A Good Enough Birth; A Good Enough Parent
I’m all for natural childbirth. I think it’s great when women give birth under the influence of measured breathing, hot baths, and long walks, and I’m firmly against scheduled c-sections. I believe in doulas, and Sheila Kitzinger holds an honored spot on my bookshelf.
But lately I wonder if the obsession with crafting the perfect birth — the one in a dimly-lit room with soft music where, free from drugs and episiotomies, we breathe out perfect babies and take them immediately to our breasts — has caused some of us more harm than good.
I myself actively planned for natural childbirth. I took not one, but two weekly prenatal yoga classes. I went every Wednesday to a class that met in a light, airy yoga studio where we pulled each other into squats and stretches. My Saturday class was held in a crowded warren of rooms at an ashram, where we breathed in one nostril and out the other while we meditated on the third eye in the middle of our foreheads.
I took two birth classes as well: the standard version held one night a week at the hospital, plus an entire weekend of breathing in my husband’s arms and bouncing on birthing balls with Saraswathi, the yoga teacher at the ashram.
I read books on natural childbirth and I selected a photograph to use as my focalizing point. I was ready.
Then labor started. Then it stopped. Then it started again. Then it stopped again. It went on this way for four long days.

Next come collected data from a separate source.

Background: an optimization exercise with open tools, aiming at small area, a short achievable clock period and few clock cycles per item. Do not read the settings as production practice. The RTL was checked by simulation tests, not by an equivalence proof against the original design. Power figures rest on the tool's default switching activity, not on a simulated workload.

== lagoon ==
==> module sprite_quad_batcher, before the edit <==
module sprite_quad_batcher
(
  input  logic                clk,
  input  logic                rst,
  input  logic                in_valid,
  output logic                in_stall,
  input  logic                mode,
  input  logic signed [31:0]  pos_x,
  input  logic signed [31:0]  pos_y,
  input  logic signed [31:0]  pos_z,
  input  logic signed [31:0]  quad_width,
  input  logic signed [31:0]  quad_height,
  input  logic [31:0]         rgba_color,
  input  logic [31:0]         uv_corner0,
  input  logic [31:0]         uv_corner1,
  input  logic [31:0]         uv_corner2,
  input  logic [31:0]         uv_corner3,
  input  logic [31:0]         texture_name,
  output logic                out_valid,
  input  logic                out_stall,
  output logic signed [31:0]  vert_x,
  output logic signed [31:0]  vert_y,
  output logic signed [31:0]  vert_z,
  output logic [31:0]         vert_color,
  output logic [15:0]         vert_u,
  output logic [15:0]         vert_v,
  output logic [sqb_pkg::SLOT_W-1:0]   tex_slot,
  output logic                batch_cut,
  output logic [sqb_pkg::ICOUNT_W-1:0] batch_index_count,
  output logic                end_marker,
  output logic                last_of_item
);
  logic [ICOUNT_W-1:0] index_count;
  logic                r_valid;
  logic [1:0]          vtx;
  logic signed [31:0]  o_x;             
  logic signed [31:0]  o_y;             
  logic signed [31:0]  o_z;
  logic [31:0]         o_color;
  logic [31:0]         o_uv;
  logic [SLOT_W-1:0]   o_slot;
  logic                o_cut;
  logic [ICOUNT_W-1:0] o_count;
  logic                o_end;
  logic                o_last;
  logic signed [31:0]  x_w;             
  logic signed [31:0]  y_alt;           
  logic                x_c;             
  logic                y_c;
  logic [1:0]          x_gp;            
  logic [1:0]          y_gp;
  logic                fresh;           
  logic [31:0]         uv1;
  logic [31:0]         uv2;
  logic [31:0]         uv3;
  logic                is_end;
  logic                cap_cut;
  logic                lk_done;
  logic                lk_done_nx;
  logic                ok_free;         
  logic                ok_last;         
  logic                r_valid_nx;
  logic                o_last_nx;
  logic [SLOT_W-1:0]   tab_slot;
  logic                tab_cut;
  logic                cut_now;
  logic                accept;
  logic                out_take;
  logic                step;
  function automatic logic [16:0] add_lo(input logic [15:0] a,
                                         input logic [15:0] b);
    add_lo = {1'b0, a} + {1'b0, b};
  endfunction
  function automatic logic [31:0] add_hi_sat(input logic [15:0] a_hi,
                                             input logic [15:0] b_hi,
                                             input logic        c,
                                             input logic [15:0] s_lo,
                                             input logic        g,
                                             input logic        p);
    logic [15:0] s_hi;
    logic        c31;
    s_hi = a_hi + b_hi + {15'd0, c};
    c31  = g || (p && c);
    if ((a_hi[15] == b_hi[15]) && (c31 != a_hi[15])) begin
      add_hi_sat = a_hi[15] ? 32'h8000_0000 : 32'h7FFF_FFFF;
    end else begin
      add_hi_sat = {s_hi, s_lo};
    end
  endfunction
  function automatic logic [1:0] gp_hi(input logic [31:0] a,
                                       input logic [31:0] b);
    logic [15:0] s;
    s = {1'b0, a[30:16]} + {1'b0, b[30:16]};
    gp_hi = {s[15], &(a[30:16] ^ b[30:16])};
  endfunction
  logic [16:0]         x_lo;
  logic [16:0]         y_lo;
  logic [31:0]         x1c;
  logic [31:0]         y1c;
  assign x_lo = add_lo(pos_x[15:0], quad_width[15:0]);
  assign y_lo = add_lo(pos_y[15:0], quad_height[15:0]);
  assign x1c  = add_hi_sat(o_x[31:16], x_w[31:16], x_c, x_w[15:0], x_gp[1], x_gp[0]);
  assign y1c  = add_hi_sat(o_y[31:16], y_alt[31:16], y_c, y_alt[15:0], y_gp[1], y_gp[0]);
  assign is_end    = (mode == MODE_END);
  assign cap_cut   = !is_end && index_count[18] && index_count[17];    
  assign cut_now   = cap_cut || tab_cut;
  assign in_stall  = !(ok_free || (ok_last && !out_stall));
  assign accept    = in_valid && !in_stall && !rst;
  assign out_valid = r_valid;
  assign out_take  = r_valid && !out_stall;
  sqb_tex_table u_table (
    .clk      (clk),
    .rst      (rst),
    .tex      (texture_name),
    .in_valid (in_valid),
    .accept   (accept),
    .is_end   (is_end),
    .cap      (cap_cut),
    .done     (lk_done),
    .done_next(lk_done_nx),
    .slot     (tab_slot),
    .full_cut (tab_cut)
  );
  always_comb begin
    r_valid_nx = r_valid;
    o_last_nx  = o_last;
    if (accept) begin
      r_valid_nx = 1'b1;
      o_last_nx  = is_end;
    end else if (out_take) begin
      r_valid_nx = !o_last;
      o_last_nx  = (vtx == 2'd2);
    end
  end
  always_ff @(posedge clk) begin
    if (rst) begin
      r_valid     <= 1'b0;
      ok_free     <= 1'b1;
      ok_last     <= 1'b0;
      fresh       <= 1'b0;
      index_count <= '0;
      vtx         <= '0;
    end else begin
      r_valid <= r_valid_nx;
      ok_free <= lk_done_nx && !r_valid_nx;
      ok_last <= lk_done_nx && r_valid_nx && o_last_nx;
      fresh   <= accept && !is_end;
      if (accept) begin
        vtx     <= '0;
        if (is_end) begin
          index_count <= '0;
        end else begin
          index_count <= cut_now ? ICOUNT_W'(INDICES_PER_QUAD) : index_count + ICOUNT_W'(INDICES_PER_QUAD);
        end
      end else if (out_take) begin
        vtx <= vtx + 2'd1;
      end
    end
  end
  always_ff @(posedge clk) begin
    o_last <= o_last_nx;
    if (accept) begin
      o_x     <= is_end ? '0 : pos_x;
      o_y     <= is_end ? '0 : pos_y;
      o_z     <= is_end ? '0 : pos_z;
      o_color <= is_end ? '0 : rgba_color;
      o_slot  <= is_end ? '0 : tab_slot;
      o_end   <= is_end;
      x_w     <= {quad_width[31:16], x_lo[15:0]};
      x_c     <= x_lo[16];
      x_gp    <= gp_hi(pos_x, quad_width);
      y_alt   <= {quad_height[31:16], y_lo[15:0]};
      y_c     <= y_lo[16];
      y_gp    <= gp_hi(pos_y, quad_height);
      uv3     <= uv_corner3;
    end else begin
      if (fresh) begin
        x_w <= x1c;
      end
      if (out_take) begin
        if (vtx == 2'd1) begin
          o_x <= x_w;
        end
      end
      if (fresh) begin
        if (out_take) begin
          o_y   <= y1c;
          y_alt <= o_y;
        end else begin
          y_alt <= y1c;
        end
      end else if (out_take && !vtx[0]) begin
        o_y   <= y_alt;
        y_alt <= o_y;
      end
    end
  end
  assign step = !(r_valid && out_stall);
  always_ff @(posedge clk) begin
    if (step) begin
      o_uv    <= accept ? (is_end ? '0 : uv_corner0) : uv1;
      uv1     <= accept ? uv_corner1 : uv2;
      uv2     <= accept ? uv_corner2 : uv3;
      o_cut   <= accept && !is_end && cut_now;
      o_count <= (accept && (is_end || cut_now)) ? index_count : '0;
    end
  end
  assign vert_x            = o_x;
  assign vert_y            = o_y;
  assign vert_z            = o_z;
  assign vert_color        = o_color;
  assign vert_u            = o_uv[31:16];
  assign vert_v            = o_uv[15:0];
  assign tex_slot          = o_slot;
  assign batch_cut         = o_cut;
  assign batch_index_count = o_count;
  assign end_marker        = o_end;
  assign last_of_item      = o_last;
endmodule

I had acupuncture. I walked for hours. I ate spicy food. I even tried a margarita. Still, nothing happened. I didn’t sleep and I didn’t dilate. Nine days past my due date and losing my mind, I found myself begging my doctor to induce labor.
I had the pitocin drip inserted into my arm at 7:00 am the next morning. At 11:00 a.m., the doctor broke my water. I had an epidural at 5:00 p.m., and my baby was born by c-section around 10:00 p.m. that night. As I joked later, the only way my birth could have been more medicalized was if they’d given my husband an appendectomy at the same time.
A few months later, I picked up a brochure for a workshop on “Vaginal Birth After Caesarean,” or VBAC. The brochure explained that in order to prepare for an eventual “natural birth,” women like me should work through our grief over our caesareans. Only then could we turn to preparations for VBAC.
The thing was, though, I didn’t have any grief over my caesarean.
A week after I gave birth with surgical assistance, a UNICEF report came out revealing that in Africa, 40,000 women a year die of obstructed labor. As it happens, that’s what I had: obstructed labor. My baby had been stuck at an angle in the birth canal.
After 13 hours of hard labor, she hadn’t descended, and there were no indications that she was going to. If I’d been a poor woman in the African countryside, it’s more than likely we both would have died.
If I’d been an American woman of 200 years ago, things wouldn’t have been much better. It turns out that there never was a time back in the day when midwives oversaw births in which every woman went into a room with her mother and sisters, grunted a few times, and popped out a healthy baby. There was no parturitional utopia, destroyed when male doctors saw there was money to be made in birth and thus took over.
In fact, there were complicated old days, when some women gave birth successfully with little assistance and intervention, and lots of women — and babies — died.
While my birth wasn’t at all what I had hoped for, it was a lot better than the birth of a homeopath I know who insisted on continuing to labor for three days. She achieved the intervention-free vaginal birth she wanted, after which the baby went straight to intensive care. It was also better than the birth of my friend whose husband was even more insistent on natural childbirth than she was. She labored for a day-and-a-half in terrible pain but finally did give birth vaginally — with more than a little help from forceps and vacuum suction. She spent six weeks recovering.
While I concede that our medicalized birthing practices have their shortcomings,the pressure for natural childbirth has its own problems, not the least of which is that it fosters the idea that birth can be planned and controlled.
The fact is that just like raising a child, giving birth to a child is fraught with factors we cannot control. In fact, we can see the unpredictability of labor and birth as a kind of training for child-rearing. We can prepare for both; we can plan; we can do our best to create the right environment, and those things will matter. But perhaps the most important thing parents and parents-to-be have to accept is the unexpected.
If that means an epidural because the pain is making you black out; if it means snuggling a baby tight while giving her a bottle because she refused to nurse; if it means feeding a two-year-old noodles three times a day because that’s all she will eat, so be it.
A good birth is one that ends with a healthy baby and mother. It’s wonderful if carefully-laid plans produce that result, and it can be terrifying and traumatizing when labor doesn’t go as expected. Still, we owe it to ourselves to remember that different paths can lead to the same destination, and childbirth is one of the times in life when there isn’t much question that the destination far more important than the journey.